**DATA LISTING**
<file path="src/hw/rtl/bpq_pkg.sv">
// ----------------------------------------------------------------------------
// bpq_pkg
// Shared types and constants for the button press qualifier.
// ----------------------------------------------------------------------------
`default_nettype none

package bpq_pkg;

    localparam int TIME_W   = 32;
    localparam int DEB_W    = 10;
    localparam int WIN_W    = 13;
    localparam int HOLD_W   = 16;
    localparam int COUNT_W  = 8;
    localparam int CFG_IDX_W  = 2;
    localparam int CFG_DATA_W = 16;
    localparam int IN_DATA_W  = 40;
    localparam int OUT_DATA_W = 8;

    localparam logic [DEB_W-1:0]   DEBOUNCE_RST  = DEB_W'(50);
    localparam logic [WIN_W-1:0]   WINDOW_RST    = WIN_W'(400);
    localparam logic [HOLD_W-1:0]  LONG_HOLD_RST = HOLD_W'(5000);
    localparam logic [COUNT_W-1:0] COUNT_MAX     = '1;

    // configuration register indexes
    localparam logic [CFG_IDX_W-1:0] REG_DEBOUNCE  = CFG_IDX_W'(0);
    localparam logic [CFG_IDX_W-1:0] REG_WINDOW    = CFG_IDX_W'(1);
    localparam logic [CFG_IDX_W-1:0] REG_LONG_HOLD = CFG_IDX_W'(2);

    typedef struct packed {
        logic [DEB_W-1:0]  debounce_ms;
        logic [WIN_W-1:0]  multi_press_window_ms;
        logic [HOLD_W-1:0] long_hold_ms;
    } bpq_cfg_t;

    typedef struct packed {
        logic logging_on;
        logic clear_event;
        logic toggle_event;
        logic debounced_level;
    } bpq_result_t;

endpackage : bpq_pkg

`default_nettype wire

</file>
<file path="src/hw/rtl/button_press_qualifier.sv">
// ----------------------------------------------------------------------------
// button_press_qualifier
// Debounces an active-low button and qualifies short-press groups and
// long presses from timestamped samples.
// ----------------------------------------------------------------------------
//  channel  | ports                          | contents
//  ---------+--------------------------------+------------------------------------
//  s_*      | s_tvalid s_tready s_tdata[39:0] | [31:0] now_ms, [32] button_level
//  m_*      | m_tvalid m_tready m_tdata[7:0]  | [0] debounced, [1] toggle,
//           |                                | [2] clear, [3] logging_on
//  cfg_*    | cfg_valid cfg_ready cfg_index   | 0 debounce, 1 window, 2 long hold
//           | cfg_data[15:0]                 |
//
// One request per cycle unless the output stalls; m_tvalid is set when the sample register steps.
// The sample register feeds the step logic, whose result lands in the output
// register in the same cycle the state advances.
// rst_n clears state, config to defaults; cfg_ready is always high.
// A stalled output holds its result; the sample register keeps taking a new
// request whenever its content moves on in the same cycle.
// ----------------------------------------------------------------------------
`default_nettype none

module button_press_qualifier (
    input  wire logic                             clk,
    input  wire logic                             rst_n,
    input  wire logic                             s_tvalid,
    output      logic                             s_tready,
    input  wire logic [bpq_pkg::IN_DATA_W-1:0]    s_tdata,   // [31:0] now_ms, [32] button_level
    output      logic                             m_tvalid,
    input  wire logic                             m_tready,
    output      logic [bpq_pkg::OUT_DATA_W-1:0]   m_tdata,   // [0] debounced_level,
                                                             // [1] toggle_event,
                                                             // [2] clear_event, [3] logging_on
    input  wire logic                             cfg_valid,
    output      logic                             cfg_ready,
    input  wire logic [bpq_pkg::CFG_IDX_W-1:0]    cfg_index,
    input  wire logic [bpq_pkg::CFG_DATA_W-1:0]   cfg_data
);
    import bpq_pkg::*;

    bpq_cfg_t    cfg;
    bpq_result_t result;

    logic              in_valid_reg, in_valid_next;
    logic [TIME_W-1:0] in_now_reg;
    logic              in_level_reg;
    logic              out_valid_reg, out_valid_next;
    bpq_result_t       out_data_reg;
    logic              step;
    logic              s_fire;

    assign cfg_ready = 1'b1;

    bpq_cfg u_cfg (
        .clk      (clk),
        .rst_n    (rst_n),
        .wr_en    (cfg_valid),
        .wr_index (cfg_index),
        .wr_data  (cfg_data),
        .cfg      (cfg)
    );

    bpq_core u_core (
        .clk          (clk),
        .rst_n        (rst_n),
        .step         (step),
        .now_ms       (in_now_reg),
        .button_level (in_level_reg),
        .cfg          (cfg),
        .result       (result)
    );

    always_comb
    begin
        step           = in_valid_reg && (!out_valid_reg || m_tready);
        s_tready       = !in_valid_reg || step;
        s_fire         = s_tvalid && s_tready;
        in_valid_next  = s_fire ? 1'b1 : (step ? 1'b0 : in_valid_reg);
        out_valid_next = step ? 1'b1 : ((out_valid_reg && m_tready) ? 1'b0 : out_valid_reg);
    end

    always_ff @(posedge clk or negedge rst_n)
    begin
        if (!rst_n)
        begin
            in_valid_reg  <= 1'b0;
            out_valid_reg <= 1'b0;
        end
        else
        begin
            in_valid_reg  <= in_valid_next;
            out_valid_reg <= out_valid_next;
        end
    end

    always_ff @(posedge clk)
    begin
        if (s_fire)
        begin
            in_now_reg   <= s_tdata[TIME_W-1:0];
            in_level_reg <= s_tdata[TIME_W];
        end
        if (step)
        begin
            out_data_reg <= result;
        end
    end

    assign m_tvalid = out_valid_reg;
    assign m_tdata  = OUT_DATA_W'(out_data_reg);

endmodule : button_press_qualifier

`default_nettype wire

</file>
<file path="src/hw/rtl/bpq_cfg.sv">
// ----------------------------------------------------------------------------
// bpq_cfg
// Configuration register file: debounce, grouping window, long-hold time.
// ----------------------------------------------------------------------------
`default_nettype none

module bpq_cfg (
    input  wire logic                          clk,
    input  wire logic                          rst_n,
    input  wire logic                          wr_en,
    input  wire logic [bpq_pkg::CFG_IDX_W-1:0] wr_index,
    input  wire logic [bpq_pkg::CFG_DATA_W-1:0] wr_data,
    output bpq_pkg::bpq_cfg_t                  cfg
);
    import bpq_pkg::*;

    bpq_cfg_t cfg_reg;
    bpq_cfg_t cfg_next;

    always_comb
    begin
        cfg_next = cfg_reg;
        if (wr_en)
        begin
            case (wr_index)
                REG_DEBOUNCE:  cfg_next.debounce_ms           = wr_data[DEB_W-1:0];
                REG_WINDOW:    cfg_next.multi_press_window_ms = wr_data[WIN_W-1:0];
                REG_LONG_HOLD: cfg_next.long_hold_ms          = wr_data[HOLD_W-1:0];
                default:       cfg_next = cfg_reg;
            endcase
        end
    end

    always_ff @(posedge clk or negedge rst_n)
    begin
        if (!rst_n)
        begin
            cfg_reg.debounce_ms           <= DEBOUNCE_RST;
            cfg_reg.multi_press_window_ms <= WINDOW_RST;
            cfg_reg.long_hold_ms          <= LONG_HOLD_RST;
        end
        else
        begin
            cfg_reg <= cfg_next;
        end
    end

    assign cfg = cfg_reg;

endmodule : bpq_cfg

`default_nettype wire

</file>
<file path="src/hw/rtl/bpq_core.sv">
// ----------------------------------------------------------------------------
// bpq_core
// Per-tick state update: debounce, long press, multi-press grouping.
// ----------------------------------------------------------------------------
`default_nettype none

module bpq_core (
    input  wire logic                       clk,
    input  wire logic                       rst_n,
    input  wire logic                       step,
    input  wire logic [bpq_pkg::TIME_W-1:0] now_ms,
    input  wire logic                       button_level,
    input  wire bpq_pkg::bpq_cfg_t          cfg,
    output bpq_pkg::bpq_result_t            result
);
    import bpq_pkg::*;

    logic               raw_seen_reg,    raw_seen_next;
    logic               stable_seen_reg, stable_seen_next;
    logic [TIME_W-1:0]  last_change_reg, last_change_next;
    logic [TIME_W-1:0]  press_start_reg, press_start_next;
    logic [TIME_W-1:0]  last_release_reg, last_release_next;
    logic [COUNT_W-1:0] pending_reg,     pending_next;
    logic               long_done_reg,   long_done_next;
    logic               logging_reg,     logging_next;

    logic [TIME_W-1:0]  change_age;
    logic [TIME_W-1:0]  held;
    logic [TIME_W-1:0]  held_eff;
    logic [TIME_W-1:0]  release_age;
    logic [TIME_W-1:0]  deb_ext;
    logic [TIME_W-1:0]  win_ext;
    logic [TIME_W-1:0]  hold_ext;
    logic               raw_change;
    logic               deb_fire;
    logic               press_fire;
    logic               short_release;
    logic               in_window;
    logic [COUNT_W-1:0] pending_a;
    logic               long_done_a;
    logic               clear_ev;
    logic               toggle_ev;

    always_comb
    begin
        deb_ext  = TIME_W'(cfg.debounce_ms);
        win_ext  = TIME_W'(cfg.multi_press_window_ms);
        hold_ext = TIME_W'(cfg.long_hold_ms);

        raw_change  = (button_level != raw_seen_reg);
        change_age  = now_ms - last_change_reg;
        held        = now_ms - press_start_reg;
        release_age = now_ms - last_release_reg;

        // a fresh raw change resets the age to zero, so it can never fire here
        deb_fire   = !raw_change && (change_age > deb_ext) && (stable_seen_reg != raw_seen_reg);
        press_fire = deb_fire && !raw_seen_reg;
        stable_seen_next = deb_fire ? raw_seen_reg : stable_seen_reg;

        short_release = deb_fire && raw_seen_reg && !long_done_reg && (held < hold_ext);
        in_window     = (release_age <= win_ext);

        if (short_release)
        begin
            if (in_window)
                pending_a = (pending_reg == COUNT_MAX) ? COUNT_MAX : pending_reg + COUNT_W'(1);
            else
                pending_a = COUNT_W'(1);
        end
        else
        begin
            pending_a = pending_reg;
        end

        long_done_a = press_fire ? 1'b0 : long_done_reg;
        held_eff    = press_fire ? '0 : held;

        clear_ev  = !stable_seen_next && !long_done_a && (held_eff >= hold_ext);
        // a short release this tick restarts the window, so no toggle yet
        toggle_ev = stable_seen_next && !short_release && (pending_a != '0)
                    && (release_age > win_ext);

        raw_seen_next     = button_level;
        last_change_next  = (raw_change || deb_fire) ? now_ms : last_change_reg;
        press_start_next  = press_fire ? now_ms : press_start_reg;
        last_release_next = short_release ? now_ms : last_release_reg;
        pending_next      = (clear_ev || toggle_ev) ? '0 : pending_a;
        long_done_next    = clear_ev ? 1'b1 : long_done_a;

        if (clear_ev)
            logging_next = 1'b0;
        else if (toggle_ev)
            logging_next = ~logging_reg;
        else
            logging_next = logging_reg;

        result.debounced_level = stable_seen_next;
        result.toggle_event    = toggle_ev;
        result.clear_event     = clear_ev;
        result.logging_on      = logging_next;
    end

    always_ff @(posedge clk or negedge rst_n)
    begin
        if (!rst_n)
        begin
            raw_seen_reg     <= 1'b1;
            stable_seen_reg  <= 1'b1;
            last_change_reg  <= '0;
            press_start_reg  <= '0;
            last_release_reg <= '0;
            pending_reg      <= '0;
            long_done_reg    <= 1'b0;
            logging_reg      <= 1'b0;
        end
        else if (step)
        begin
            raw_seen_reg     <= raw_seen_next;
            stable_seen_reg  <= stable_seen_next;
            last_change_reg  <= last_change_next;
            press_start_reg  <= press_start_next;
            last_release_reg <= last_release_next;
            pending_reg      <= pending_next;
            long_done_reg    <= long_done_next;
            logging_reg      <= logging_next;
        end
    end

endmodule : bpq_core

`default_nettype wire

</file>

**ACTIVITY**
Pick out every line above that contains the word "same" and copy it.

**WRITTEN SOLUTION**
// register in the same cycle the state advances.
// request whenever its content moves on in the same cycle.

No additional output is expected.